Advanced characterization of electrodeposition-based high efficiency solar cells: Non-destructive Raman scattering quantitative assessment of the anion chemical composition in Cu(In,Ga)(S,Se)2 absorbers

This work reports a detailed comparative study of electrodeposition-based (ED) cells fabricated with S-free Cu(In,Ga)Se2 and S-containing Cu(In,Ga)(S,Se)2 absorbers. ED based processes have a strong interest, because of their potential for cost reduction. ED of metal precursors followed by Rapid Thermal Process (RTP) with elemental Se and S has demonstrated to successfully obtain 60×120 cm2 modules up to 14% aperture area (AA) efficiency. In this work, the impact of the presence of S in the surface region of the absorbers is analyzed in detail.
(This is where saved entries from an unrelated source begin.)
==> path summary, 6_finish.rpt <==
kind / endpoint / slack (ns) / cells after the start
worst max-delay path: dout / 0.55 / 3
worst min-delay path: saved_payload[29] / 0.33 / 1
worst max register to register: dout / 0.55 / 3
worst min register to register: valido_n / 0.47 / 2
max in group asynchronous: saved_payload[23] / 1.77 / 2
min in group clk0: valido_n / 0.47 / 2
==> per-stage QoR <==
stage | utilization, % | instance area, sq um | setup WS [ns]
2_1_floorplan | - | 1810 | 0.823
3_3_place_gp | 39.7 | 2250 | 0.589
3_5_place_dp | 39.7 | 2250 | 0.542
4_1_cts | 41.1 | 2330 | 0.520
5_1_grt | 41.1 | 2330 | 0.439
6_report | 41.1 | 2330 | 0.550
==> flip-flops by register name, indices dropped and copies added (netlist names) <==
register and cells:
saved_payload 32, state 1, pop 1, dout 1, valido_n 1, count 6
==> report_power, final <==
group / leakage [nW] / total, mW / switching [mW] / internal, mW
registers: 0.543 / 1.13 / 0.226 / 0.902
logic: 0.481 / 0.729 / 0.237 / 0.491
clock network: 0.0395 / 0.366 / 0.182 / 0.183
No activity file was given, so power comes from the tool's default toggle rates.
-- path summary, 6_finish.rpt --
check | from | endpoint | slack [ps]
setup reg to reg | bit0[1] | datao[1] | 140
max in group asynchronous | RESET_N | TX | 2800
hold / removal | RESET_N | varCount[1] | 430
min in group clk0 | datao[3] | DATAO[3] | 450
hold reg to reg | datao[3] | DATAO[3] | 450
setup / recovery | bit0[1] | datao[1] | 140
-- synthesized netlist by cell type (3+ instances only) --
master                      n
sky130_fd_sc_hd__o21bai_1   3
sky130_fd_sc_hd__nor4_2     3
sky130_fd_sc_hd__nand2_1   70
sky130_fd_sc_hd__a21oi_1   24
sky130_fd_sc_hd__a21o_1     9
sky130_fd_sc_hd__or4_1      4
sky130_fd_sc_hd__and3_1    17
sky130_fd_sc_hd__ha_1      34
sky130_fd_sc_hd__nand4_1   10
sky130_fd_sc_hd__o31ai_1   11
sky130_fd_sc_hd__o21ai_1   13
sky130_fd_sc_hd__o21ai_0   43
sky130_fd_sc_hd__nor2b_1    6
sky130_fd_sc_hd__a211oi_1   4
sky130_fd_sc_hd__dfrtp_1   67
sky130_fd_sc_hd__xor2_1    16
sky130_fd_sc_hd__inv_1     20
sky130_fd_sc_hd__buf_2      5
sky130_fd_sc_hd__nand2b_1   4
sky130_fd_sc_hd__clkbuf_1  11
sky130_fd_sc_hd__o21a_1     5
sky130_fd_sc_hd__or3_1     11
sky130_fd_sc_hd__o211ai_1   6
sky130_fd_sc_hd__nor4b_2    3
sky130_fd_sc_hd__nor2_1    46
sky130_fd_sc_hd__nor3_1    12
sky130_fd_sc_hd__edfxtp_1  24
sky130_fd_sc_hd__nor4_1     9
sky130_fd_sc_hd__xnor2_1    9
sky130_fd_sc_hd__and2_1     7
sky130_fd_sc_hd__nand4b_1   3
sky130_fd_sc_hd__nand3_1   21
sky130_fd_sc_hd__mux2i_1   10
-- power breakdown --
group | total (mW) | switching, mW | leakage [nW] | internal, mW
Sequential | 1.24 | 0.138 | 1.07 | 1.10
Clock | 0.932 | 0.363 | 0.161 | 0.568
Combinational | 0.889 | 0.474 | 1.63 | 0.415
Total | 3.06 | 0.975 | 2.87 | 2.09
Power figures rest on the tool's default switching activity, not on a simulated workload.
module tcs3200_core_v3(
    input clk, rst_n, sensor_out,
    output wire s0, s1, 
    output reg s2, s3,
    output reg [1:0] color_id, 
    output reg led_r, led_g, led_b
);
    assign s0 = 1; assign s1 = 1;  
    parameter SAMPLE_TIME = 12500000;  
    localparam RED=0, BLUE=1, GREEN=2;
    reg [1:0] state = RED;
    reg [31:0] timer = 0, counter = 0;
    reg [31:0] r_val, g_val, b_val;
    reg s_in_d, s_in_d2;
    wire s_edge = s_in_d & ~s_in_d2;
    always @(posedge clk) begin s_in_d <= sensor_out; s_in_d2 <= s_in_d; end
    always @(posedge clk) begin
        if (rst_n) begin
            state <= RED; timer <= 0; counter <= 0;
            color_id <= 0; led_r<=0; led_g<=0; led_b<=0;
        end else begin
            if (timer < SAMPLE_TIME) begin 
                timer <= timer + 1;
                if (s_edge) counter <= counter + 1;
            end else begin
                timer <= 0; counter <= 0;
                case(state)
                    RED: begin r_val <= counter; state <= BLUE; s2<=0; s3<=1; end
                    BLUE: begin b_val <= counter; state <= GREEN; s2<=1; s3<=1; end
                    GREEN: begin 
                        g_val <= counter; state <= RED; s2<=0; s3<=0;
                        if ((r_val + g_val + b_val) > 1000) begin
                            if(r_val > g_val && r_val > b_val) begin
                                color_id <= 1; led_r<=1; led_g<=0; led_b<=0;
                            end else if(g_val > r_val && g_val > b_val) begin
                                color_id <= 2; led_r<=0; led_g<=1; led_b<=0;
                            end else if(b_val > r_val && b_val > g_val) begin
                                color_id <= 3; led_r<=0; led_g<=0; led_b<=1;
                            end
                        end else begin
                             led_r<=0; led_g<=0; led_b<=0;
                        end
                    end
                endcase
            end
        end
    end
endmodule
==> config.mk <==
export PLATFORM = sky130hd
export DESIGN_NAME = RingLWE
export DESIGN_NICKNAME = RingLWE
export VERILOG_FILES = /design/flow/design.v
export SDC_FILE = /design/flow/constraint.sdc
export NUM_CORES = 4
export LEC_CHECK = 1
export CORE_AREA = 10 10 104 104
export DIE_AREA = 0 0 114 114
export SYNTH_HDL_FRONTEND = slang
==> constraint.sdc <==
current_design RingLWE

set clk_period 2.9
set clk_io_pct 0.2

create_clock -name clk0 -period $clk_period [get_ports {clk}]

set non_clock_inputs [all_inputs -no_clocks]
set_input_delay [expr $clk_period * $clk_io_pct] -clock clk0 $non_clock_inputs
set_output_delay [expr $clk_period * $clk_io_pct] -clock clk0 [all_outputs]
## design.v

```verilog
module tttg(
     input clk,  
     input reset,  
     input play1,  
     input play2,  
     input [3:0] button,
     output wire [1:0] pos1,pos2,pos3,
     pos4,
     output wire[1:0]who, present_state 
     );
	 reg [3:0] PL_en2; 
	 reg [3:0] PL_en1;  
	 wire illegal_move;  
	 wire win;  
	 wire player_play2;  
	 wire player_play1;  
	 wire no_space;  
	 wire [1:0] next_state ;
	 position_registers position_reg_unit(
	      clk,  
	      reset,  
	      illegal_move,  
	      PL_en2[3:0],  
	      PL_en1[3:0],  
	      pos1,pos2,pos3,pos4 
	      );
	 winner_detector win_detect_unit(pos1,pos2,pos3,pos4,win, who);
	 always @ (posedge clk ) begin
		 PL_en2 <= (player_play2==1'b1) ?button: 4'b0;
		 PL_en1 <= (player_play1==1'b1) ?button: 4'b0;
	 end
	 illegal_move_detector imd_unit(
	   pos1,pos2,pos3,pos4, 
	   PL_en2[3:0], PL_en1[3:0], 
	   illegal_move
	   );
	nospace_detector nsd_unit(
	   pos1,pos2,pos3,pos4,
	   no_space
	    ); 
	currentstate cs (clk, next_state, present_state, reset);
	output_controller oc (present_state,player_play2, player_play1  );
	state_controller sc (play1,play2, illegal_move, no_space, win,present_state,next_state);
     endmodule
module position_registers(
      input clk,  
      input reset,  
      input illegal_move,  
      input [3:0] PL_en2,  
      input [3:0] PL_en1,  
      output reg[1:0] pos1,pos2,pos3,pos4 
      );
		always @(posedge clk or posedge reset)
			begin
				if(reset) 
					pos1 <= 2'b00;
				else begin
					if(illegal_move==1'b1)
						pos1 <= pos1; 
					else if(PL_en2[0]==1'b1)
						pos1 <= 2'b10;  
					else if (PL_en1[0]==1'b1)
						pos1 <= 2'b01; 
					else 
						pos1 <= pos1; 
				end 
			end 
		always @(posedge clk or posedge reset)
			begin
				if(reset) 
					pos2 <= 2'b00;
				else begin
					if(illegal_move==1'b1)
						pos2 <= pos2; 
					else if(PL_en2[1]==1'b1)
						pos2 <= 2'b10;  
					else if (PL_en1[1]==1'b1)
						pos2 <= 2'b01; 
					else 
						pos2 <= pos2; 
				end 
			end 
		always @(posedge clk or posedge reset)
			begin
			if(reset) 
				pos3 <= 2'b00;
			else begin
				if(illegal_move==1'b1)
					pos3 <= pos3; 
				else if(PL_en2[2]==1'b1)
					pos3 <= 2'b10;  
				else if (PL_en1[2]==1'b1)
					pos3 <= 2'b01; 
				else 
					pos3 <= pos3; 
				end 
			end  
		always @(posedge clk or posedge reset)
			begin
				if(reset) 
					pos4 <= 2'b00;
				else begin
					if(illegal_move==1'b1)
						pos4 <= pos4; 
					else if(PL_en2[3]==1'b1)
						pos4 <= 2'b10;  
					else if (PL_en1[3]==1'b1)
						pos4 <= 2'b01; 
					else 
						pos4 <= pos4; 
					end 
			end 
		endmodule 
module state_controller(
	input play1,play2, illegal_move, no_space, win,
	input [1:0] present_state,
	output reg [1:0] next_state
	);
	parameter IDLE=2'b00;
	parameter PLAYER1=2'b01;
	parameter PLAYER2=2'b10;
	parameter GAME_DONE=2'b11;
	always @(*) begin
		case(present_state)
			IDLE: begin
			if(no_space == 1 || win == 1 ) next_state <= GAME_DONE;
			else if (illegal_move == 1) next_state <= present_state;
			else if (play2 ==1 && play1 ==0) next_state <= PLAYER2;
			else if (play2 ==0 && play1 ==1) next_state <= PLAYER1;
			else next_state <= present_state;
			end	
			PLAYER1: begin
			if(no_space == 1 || win == 1 ) next_state <= GAME_DONE;
			else if (illegal_move == 1) next_state <= present_state;
			else if (play2 ==1 && play1 ==0) next_state <= PLAYER2;
			else if (play2 ==0 && play1 ==1) next_state <= PLAYER1;
			else next_state <= present_state;
			end	
			PLAYER2: begin
			if(no_space == 1 || win == 1 ) next_state <= GAME_DONE;
			else if (illegal_move == 1) next_state <= present_state;
			else if (play2 ==1 && play1 ==0) next_state <= PLAYER2;
			else if (play2 ==0 && play1 ==1) next_state <= PLAYER1;
			else next_state <= present_state;
			end	
			GAME_DONE: begin
			next_state <= present_state;
			end
		endcase
	end
	endmodule
module currentstate(clk, nextstate, presentstate, reset);
	input clk, reset;
	input [1:0] nextstate;
	output [1:0] presentstate;
	reg we;
	initial begin
	we =1;
	end
	reg1bit tow(we, presentstate[1], nextstate[1], clk, reset);
	reg1bit one(we, presentstate[0], nextstate[0], clk, reset);
	endmodule
module dflipflop(d, clk, reset, q );
	input clk, reset,d ;
	output q;
	reg q;
	initial begin q <=0;
	end
	always @(posedge clk or posedge reset)begin
		if(reset ==1'b1)
			q <= 0;
		else
			q = d;
	end
	endmodule
module reg1bit(writeEn, outbit, inbit, clk, reset);
	input writeEn, inbit, clk, reset;
	output outbit;
	wire in1, in2;
	and  and1(in1, writeEn, inbit);
	and and2(in2, ~writeEn, outbit);
	or  or1(d, in1, in2);
	dflipflop dff1(.d(d),.clk(clk),.reset(reset),.q(outbit));
	endmodule
module output_controller(
	input [1:0] present_state,	
     	output reg player_play2,  
     	player_play1  
	);
	parameter IDLE=2'b00;
	parameter PLAYER1=2'b01;
	parameter PLAYER2=2'b10;
	parameter GAME_DONE=2'b11;
	always @(present_state) begin
		case(present_state) 
			IDLE: begin
				player_play2 <= 0;
				player_play1 <= 0;
			end
			PLAYER1: begin
				player_play2 <= 0;
				player_play1 <= 1;
			end
			PLAYER2: begin
				player_play2 <= 1;
				player_play1 <= 0;
			end
			GAME_DONE: begin
				player_play2 <= 0;
				player_play1 <= 0;
			end
		endcase
	end
	endmodule
module nospace_detector(
   input [1:0] pos1,pos2,pos3,pos4,
   output wire no_space
    );
	wire temp1,temp2,temp3,temp4;
	assign temp1 = pos1[1] | pos1[0];
	assign temp2 = pos2[1] | pos2[0];
	assign temp3 = pos3[1] | pos3[0];
	assign temp4 = pos4[1] | pos4[0];
	assign no_space =(((temp1 & temp2) & temp3) & temp4);
	endmodule 
module illegal_move_detector(
	input [1:0] pos1,pos2,pos3,pos4, 
	input [3:0] PL_en2, PL_en1, 
	output wire illegal_move
	);
	wire temp1,temp2,temp3,temp4;
	wire temp11,temp12,temp13,temp14;
	wire temp21,temp22;
	assign temp1 = (pos1[1] | pos1[0]) & PL_en1[0];
	assign temp2 = (pos2[1] | pos2[0]) & PL_en1[1];
	assign temp3 = (pos3[1] | pos3[0]) & PL_en1[2];
	assign temp4 = (pos4[1] | pos4[0]) & PL_en1[3];
	assign temp11 = (pos1[1] | pos1[0]) & PL_en2[0];
	assign temp12 = (pos2[1] | pos2[0]) & PL_en2[1];
	assign temp13 = (pos3[1] | pos3[0]) & PL_en2[2];
	assign temp14 = (pos4[1] | pos4[0]) & PL_en2[3];
	assign temp21 =(((temp1 | temp2) | temp3) | temp4) ;
	assign temp22 =(((temp11 | temp12) | temp13) | temp14) ;
	assign illegal_move = temp21 | temp22 ;
	endmodule 
module winner_detector(input [1:0] pos1,pos2,pos3,pos4, output wire winner, output wire [1:0]who);
	wire win1,win2,win3,win4,win5,win6;
	wire [1:0] who1,who2,who3,who4,who5,who6;
	winner_detect_2 u1(pos1,pos2,win1,who1); 
	winner_detect_2 u2(pos3,pos4,win2,who2); 
	winner_detect_2 u3(pos1,pos3,win3,who3); 
	winner_detect_2 u4(pos2,pos4,win4,who4); 
	winner_detect_2 u5(pos1,pos4,win5,who5); 
	winner_detect_2 u6(pos3,pos2,win6,who6); 
	assign winner = (((((win1 | win2) | win3) | win4) | win5) | win6) ;
	assign who = (((((who1 | who2) | who3) | who4) | who5) | who6) ;
	endmodule
module winner_detect_2(input [1:0] pos0,pos1, output wire winner, output wire [1:0]who);
	wire [1:0] temp0;
	wire temp3;
	assign temp0[1] = !(pos0[1]^pos1[1]);
	assign temp0[0] = !(pos0[0]^pos1[0]);
	assign temp3 = pos0[1] | pos0[0];
	assign winner = temp3 & temp0[1] & temp0[0];
	assign who[1] = winner & pos0[1];
	assign who[0] = winner & pos0[0];
	endmodule
```
--- flow/config.mk ---
export PLATFORM = sky130hd
export DESIGN_NAME = uart_rx
export DESIGN_NICKNAME = uart_rx
export VERILOG_FILES = /design/flow/design.v
export SDC_FILE = /design/flow/constraint.sdc
export NUM_CORES = 4
export LEC_CHECK = 1
export CORE_UTILIZATION = 30
--- flow/constraint.sdc ---
current_design uart_rx

set clk_period 4.0
set clk_io_pct 0.2

create_clock -name clk0 -period $clk_period [get_ports {clk}]

set non_clock_inputs [all_inputs -no_clocks]
set_input_delay [expr $clk_period * $clk_io_pct] -clock clk0 $non_clock_inputs
set_output_delay [expr $clk_period * $clk_io_pct] -clock clk0 [all_outputs]
--- flow/run.sh ---
#!/bin/bash
# OpenROAD 26Q1-2900-gdf79404cd8, Yosys 0.63+post, stock flow scripts
make -C /OpenROAD-flow-scripts/flow DESIGN_CONFIG=/design/flow/config.mk WORK_HOME=/design/flow/orfs finish
--- flow/design.v ---
interface UART_if;
  logic rx;
  logic tx;
  logic clk;
  logic rst_n;
endinterface  
module uart_rx (
    input  wire        clk,          
    input  wire        rst_n,        
    input  wire        rx,           
    output reg  [7:0]  rx_data,      
    input wire [15:0] baud_divisor ,
    output reg        o_framing_error,
    output reg        o_overrun_error,
    input wire [1:0] i_parity_type , 
    output reg o_parity_error , 
    output reg o_fifo_wr_en , 
    input wire full
);
reg  [2:0] cs, ns;                   
reg  [7:0] rx_shift_reg;              
reg        rx_sampled_bit;            
parameter IDLE =3'b000;
parameter START_BIT=3'b001;
parameter DATA_BITS=3'b010;
parameter PARITY_BIT=3'b011;
parameter STOP_BIT=3'b100;
parameter CLK_FREQ= 50000000;
reg mid_bit_sample;
reg recieved_parity;
reg[9:0] baud_counter;
wire baud_tick;
reg [3:0] baud_tick_counter;
wire parity;
reg data_written;
assign baud_tick=(baud_counter== baud_divisor - 1); 
assign parity = (i_parity_type == 2'b01)? ^rx_shift_reg:
                (i_parity_type == 2'b10)? ~^rx_shift_reg:
                1'b1;
always @(posedge clk or negedge rst_n) begin  
    if(!rst_n)
        baud_counter<=0;
    else if(baud_tick )
        baud_counter<=0;
    else
        baud_counter<=baud_counter+1;
end
always @(posedge clk) begin
    if(baud_counter == (baud_divisor >>1) -1)begin
        mid_bit_sample<=1;
    end
    else begin
        mid_bit_sample <=0;
    end
end
always @(posedge clk or negedge rst_n) begin    
    if(!rst_n)begin
        cs<=IDLE;
    end
    else begin
        cs<=ns;
    end
end
always @(*) begin    
    case (cs)
        IDLE:begin
            if(!rx)begin
                ns=START_BIT;
            end
            else 
            ns=IDLE;
        end 
        START_BIT:begin
            if(baud_tick)begin
                ns=DATA_BITS;
            end
            else
            ns=START_BIT;
        end
        DATA_BITS:begin
            if(baud_tick && baud_tick_counter==4'b0111)begin
                if(i_parity_type == 2'b00)begin
                    ns=STOP_BIT;
                end
                else begin
                    ns=PARITY_BIT;
                end
            end
            else begin
                ns=DATA_BITS;
            end
        end
        PARITY_BIT:begin
            if(baud_tick)begin
                ns=STOP_BIT;
            end
            else begin
                ns=PARITY_BIT;
            end
        end
        STOP_BIT: begin
            if(baud_tick)begin
                ns=IDLE;
            end
            else
            ns=STOP_BIT;
        end
    endcase
end
always @(posedge clk or negedge rst_n) begin
    if (!rst_n) begin
        rx_data<=0;
        baud_tick_counter <= 0;
        rx_shift_reg <= 0;
        o_framing_error <= 0;
        o_overrun_error <= 0;
        o_parity_error <= 0;
        o_fifo_wr_en <=0;
    end
    else begin
        case (cs)
            IDLE:begin
                baud_tick_counter<=0;
                data_written<=0;
                if(rx==0)begin
                    rx_shift_reg<=0;
                end
            end
            START_BIT:begin
                if(mid_bit_sample)begin
                   if(rx==1'b0)begin
                    baud_tick_counter<=0;
                   end
                end
            end
            DATA_BITS:begin
                if(mid_bit_sample)begin
              rx_shift_reg<={rx,rx_shift_reg[7:1]};
                end
                if(baud_tick)begin
                    baud_tick_counter<=baud_tick_counter+1;
                end
            end
            PARITY_BIT:begin
                    recieved_parity <= rx ;
            end
            STOP_BIT:begin
                if(!data_written)begin
                    o_fifo_wr_en<=1;
                    o_overrun_error <= full;
                end
                else begin
                    o_fifo_wr_en<=0;
                end
                if(!full)begin
                        rx_data<=rx_shift_reg;
                        data_written<=1;
                    end
                if(baud_tick)begin
                    if (rx == 1'b0) begin
                        o_framing_error <= 1'b1;
                    end
                    if(i_parity_type != 2'b00 && recieved_parity!= parity)begin
                        o_parity_error <= 1'b1 ;
                    end
                end
            end
        endcase
    end
end
endmodule
==> out/metrics.csv <==
stage,metric,value,unit
global_route,antenna violations before repair,0,
clocking,Clock Path Buffers,2,
hold_path,worst hold-check path type,input pin to asynchronous set/reset pin,
final_timing,crit path time final,3601,ps
detailed_routing,DR DRC count,0,
cells_and_area,FILL cells,888,
global_route,largest net degree at the start of global routing,25,
synthesis,synthesized instance count,317,
final_timing,Least-Margin Pin Slew,698.0,ps
synthesis,yosys stat area,0.002805,mm²
floorplanning,I/O pin count,34,
status,status,"finished, final reports clean",
final_timing,Final Hold Viols,0,
global_route,met2 global-route usage,21.24,%
synthesis,Mean Syn Cell Area,8.849,µm²
power_and_ir_drop,Pleak,1.274,nW
run,max cap viols,0,
detailed_routing,antenna-violating nets left,0,
placement,GPL Wtd Cong,0.8406,
synthesis,Ys Warns,1,
cells_and_area,fraction of layout cells with a size suffix above 1,9.064,%
global_route,first-pass GRT wire length,10.36,mm
synthesis,adder-cell share of the synthesized area,1.784,%
global_route,Most Crowded Layer GR,met2,
synthesis,"mux frac, synth",4.683,%
run,OpenROAD warning count,25,
synthesis,"Async S/R FF share, synth",86.05,%
worst_setup_path,Startpoint Class,input pin,
floorplanning,# rows,34,
synthesis,Top logic family,simple AND/OR/NAND/NOR gates,
final_timing,f_max,0.2777,GHz
clocking,H-tree depth,2,
final_timing,# setup viols final,0,
clocking,CTS Buf Count,5,
clocking,CTS-repair resized insts,0,
global_route,grt ovf,0,
power_and_ir_drop,Max VDD drop,0.1730,mV
cells_and_area,most frequent cells in the layout,"37 x dfrtp_1, 33 x nor2_1, 32 x clkdlybuf4s50_1, 27 x xnor2_1, 26 x nand2_1",
clocking,hold_buf cts,0,
final_timing,register pins left without a clock,3,
clocking,# Post-CTS Setup Buffers,0,
cells_and_area,Finished Core Util,37.07,%
placement,port buffer count,33,
global_route,number of global-route vias before repair,2180,
floorplanning,Die W,98.70,µm
worst_setup_path,CP max FO,12,
synthesis,ao+oa area frac,14.81,%
detailed_routing,First DRT Iteration DRCs,116,
synthesis,Yosys Instances,317,
detailed_routing,vias post-DR,2327,
synthesis,count of library flops with an enable pin,2,
cells_and_area,Top cell excl fill/tap,dfrtp_1,
synthesis,Yosys cell types,60,
power_and_ir_drop,P per Cell Area,270.7,mW/mm²
cells_and_area,max reg flops,10,
floorplanning,die area,0.009742,mm²
worst_setup_path,worst-path cell chain,clkdlybuf4s50_1 -> inv_1 -> ha_1 -> or4b_1 -> nor2_1 -> nand4_1 -> a311o_1 -> or4_1 -> a21oi_1,
worst_setup_path,WP data arrival,3810,ps
clocking,root buffer cell,clkbuf_8,
final_timing,endpoints left unconstrained,6,
detailed_routing,Vias per Instance,5.171,
clocking,later-pin clock latency in the skew report,290,ps
final_timing,Setup TNS,0,ps
global_route,All-Layer GR Usage,13.21,%
worst_setup_path,"Largest stage delay, worst path",530,ps
final_timing,Final Cycle Share,90.03,%
clocking,TritonCTS clock tree,done,
synthesis,"AND/OR/NAND/NOR Cells, Area Fraction",23.91,%
synthesis,xor/xnor share,12.18,%
worst_setup_path,worst path required time,4210,ps
placement,pre-CTS setup slack,148.2,ps
final_timing,Slew Limit Headroom,53.30,%
detailed_routing,wire per inst,13.51,µm
synthesis,synthesized area,0.002805,mm²
floorplanning,Die H,98.70,µm
synthesis,Post-synth top flop,dfrtp_1,
detailed_routing,routed wire length,6.078,mm
clocking,"Clk pin slew, worst setup/hold paths",70,ps
floorplanning,Core Region,0.008891,mm²
worst_setup_path,Critical Path End Type,flip-flop,
final_timing,Final Slew Violations,0,
final_timing,Setup Skew,7.369,ps
global_route,met3 Usage GRT,2.237,%
floorplanning,Pre-Place Util,31.55,%
worst_setup_path,CP max-delay cell,or4_1,
global_route,GR Util met1,19.97,%
worst_setup_path,critical path type,input pin to flip-flop,
final_timing,RSZ-0062 raised after global routing,no,
final_timing,final hold slack,404.5,ps
placement,hpwl dp,4.522,mm
synthesis,#FFs+latches synth,43,
cells_and_area,Area Overhead vs Synth,17.48,%
final_timing,Final WS setup,398.7,ps
detailed_routing,drt first pass iters,4,
detailed_routing,Ant. Diodes,0,
[power by group]
group	leakage, nW	switching (W)	total (W)	internal, W
logic	0.691	0.0000879	0.000178	0.0000901
clock network	0.0422	0.000129	0.000251	0.000122
registers	0.541	0.0000383	0.000463	0.000424
[metal layers]
layer | share of wire, % | vias up
met1 | 50 | 1102
met2 | 44 | 48
li1 | - | 1172
met4 | 0.84 | 0
met5 | 0 | -
met3 | 4.8 | 5
[cell families (layout without fill, tap and decap cells)]
| group | after synthesis | count (layout) |
|---|---|---|
| simple gates | 126 | 126 |
| compound gates | 60 | 60 |
| flops | 40 | 40 |
| xor+xnor | 39 | 39 |
| buf+inv | 33 | 58 |
| mux | 12 | 12 |
| fa+ha+maj | 4 | 4 |
| latches | 3 | 3 |
[synthesized netlist by cell type, types with 3 or more instances]
cell	count	share of area, %
xor2_1	12	3.7
mux2i_1	3	1.1
inv_1	9	1.2
dfrtp_1	37	33
and3_1	4	0.89
buf_2	5	0.89
o21ai_0	13	2.3
or3_1	4	0.89
ha_1	4	1.8
nor2b_1	4	0.89
nor4_1	5	1.1
mux2_2	9	3.6
clkbuf_1	15	2.0
dlxtn_1	3	1.6
nor2_1	33	4.4
nand4_1	5	1.1
nand3b_1	4	1.1
o31ai_1	4	1.1
nand2_1	26	3.5
nand2b_1	5	1.1
or4_1	5	1.3
xnor2_1	27	8.4
nor3_1	8	1.4
a21o_1	3	0.80
nand3_1	12	2.1
a21oi_1	11	2.0
o211ai_1	6	1.6
[worst max-delay path, delay by kind of cell]
kind / cells / cell delay (ps)
AOI/OAI and AO/OA: 2 / 670
buffers and inverters: 2 / 640
adders and majority gates: 1 / 330
and+or+nand+nor: 4 / 1370
[metrics by stage]
stage | total power, W | instance area, µm² | std cells
final | 0.0008921 | 3296 | 450
after global routing | 0.0009480 | 3296 | 450
after CTS | 0.0009051 | 3296 | 450
after global placement | 0.0006469 | 3214 | 442
after detailed placement | 0.0006488 | 3214 | 442
after floorplan | 0.0005908 | 2805 | 317
[final cells by class]
class                           count  area (µm²)  area share [%]
Timing Repair Buffer               41       385.4           11.69
Clock inverter                      1       5.005          0.1519
Sequential cell                    43        1051           31.89
Multi-Input combinational cell    241        1609           48.82
Tap cell                          108       135.1           4.100
Clock buffer                        7       76.32           2.316
Inverter                            9       33.78           1.025
[path summary, 6_finish.rpt]
check	startpoint	to	slack [ps]	cells past startpoint
max	baud_divisor[1]	baud_tick_counter[2]	400	9
min	rst_n	rx_data[5]	400	1
max reg2reg	baud_counter[2]	baud_tick_counter[2]	1480	6
min reg2reg	o_framing_error	o_framing_error	460	1
max in group asynchronous	rst_n	o_overrun_error	2980	2
min in group clk0	o_framing_error	o_framing_error	460	1
Power and IR drop assume default switching activity.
The results show the possibility to obtain high efficiency, reproducible cells by careful control of this parameter, which is assessed by Raman scattering. Standard techniques for surface S content measurement are limited due to either overall composition estimation (X-ray diffraction), overlap of S and Mo signals (X-ray fluorescence) or their need for handling samples under vacuum conditions and/or their destructive character (inductively coupled plasma mass spectroscopy, secondary ions mass spectroscopy, energy dispersive X-ray spectroscopy, X-ray photoelectron spectroscopy…). In this framework Raman scattering is interesting as it is non-destructive and very sensitive to both composition and crystal quality. This work proposes a Raman scattering based methodology for the quantitative analysis of the anion composition ratio in the surface region of the absorbers, providing with a simple non-destructive assessment procedure of this relevant parameter.